---------- SOURCE MATERIAL ----------

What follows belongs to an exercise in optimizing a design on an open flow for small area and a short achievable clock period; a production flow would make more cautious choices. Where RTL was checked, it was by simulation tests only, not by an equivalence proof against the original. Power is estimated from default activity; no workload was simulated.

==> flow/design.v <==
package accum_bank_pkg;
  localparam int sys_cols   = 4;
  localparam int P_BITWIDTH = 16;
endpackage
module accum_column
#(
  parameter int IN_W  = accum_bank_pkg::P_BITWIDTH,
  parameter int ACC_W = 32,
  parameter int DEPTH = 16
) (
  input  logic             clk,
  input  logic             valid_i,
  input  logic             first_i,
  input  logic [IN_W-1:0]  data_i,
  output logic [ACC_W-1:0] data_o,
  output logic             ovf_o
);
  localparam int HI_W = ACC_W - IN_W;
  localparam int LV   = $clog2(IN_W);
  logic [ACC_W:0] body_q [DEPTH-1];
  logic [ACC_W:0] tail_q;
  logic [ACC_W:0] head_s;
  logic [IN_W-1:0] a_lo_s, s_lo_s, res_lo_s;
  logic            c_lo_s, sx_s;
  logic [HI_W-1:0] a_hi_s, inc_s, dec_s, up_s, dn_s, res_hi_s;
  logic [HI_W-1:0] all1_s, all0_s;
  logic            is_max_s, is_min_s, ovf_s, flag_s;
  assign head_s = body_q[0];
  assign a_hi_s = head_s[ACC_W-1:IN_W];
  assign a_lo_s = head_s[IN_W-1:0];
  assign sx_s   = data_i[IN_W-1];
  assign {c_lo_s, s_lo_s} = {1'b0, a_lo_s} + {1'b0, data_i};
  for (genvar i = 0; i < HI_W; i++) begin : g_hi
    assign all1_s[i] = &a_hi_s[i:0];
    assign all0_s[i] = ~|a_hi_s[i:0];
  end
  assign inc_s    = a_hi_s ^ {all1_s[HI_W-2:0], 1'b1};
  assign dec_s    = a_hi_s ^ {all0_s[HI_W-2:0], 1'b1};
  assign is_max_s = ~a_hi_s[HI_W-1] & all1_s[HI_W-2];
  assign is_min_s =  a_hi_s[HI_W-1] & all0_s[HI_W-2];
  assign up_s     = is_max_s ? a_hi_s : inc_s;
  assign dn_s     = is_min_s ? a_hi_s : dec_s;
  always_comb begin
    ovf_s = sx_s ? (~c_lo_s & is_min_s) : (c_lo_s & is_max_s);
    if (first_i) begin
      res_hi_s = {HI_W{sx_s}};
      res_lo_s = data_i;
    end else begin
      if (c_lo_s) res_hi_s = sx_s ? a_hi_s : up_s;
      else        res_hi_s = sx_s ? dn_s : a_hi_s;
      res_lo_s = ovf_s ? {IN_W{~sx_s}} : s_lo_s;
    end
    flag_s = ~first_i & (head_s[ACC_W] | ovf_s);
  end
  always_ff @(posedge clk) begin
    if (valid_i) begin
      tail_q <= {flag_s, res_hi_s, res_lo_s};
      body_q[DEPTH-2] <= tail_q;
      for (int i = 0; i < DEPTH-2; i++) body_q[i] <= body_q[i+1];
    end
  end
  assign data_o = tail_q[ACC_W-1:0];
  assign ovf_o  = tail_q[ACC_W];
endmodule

----------

WHAT TO WORK ON =
Repeat exactly the lines of the data from the first one through the line with "parameter int ACC_W", both of them included.

ANSWER FOR THE TASK =
What follows belongs to an exercise in optimizing a design on an open flow for small area and a short achievable clock period; a production flow would make more cautious choices. Where RTL was checked, it was by simulation tests only, not by an equivalence proof against the original. Power is estimated from default activity; no workload was simulated.

==> flow/design.v <==
package accum_bank_pkg;
  localparam int sys_cols   = 4;
  localparam int P_BITWIDTH = 16;
endpackage
module accum_column
#(
  parameter int IN_W  = accum_bank_pkg::P_BITWIDTH,
  parameter int ACC_W = 32,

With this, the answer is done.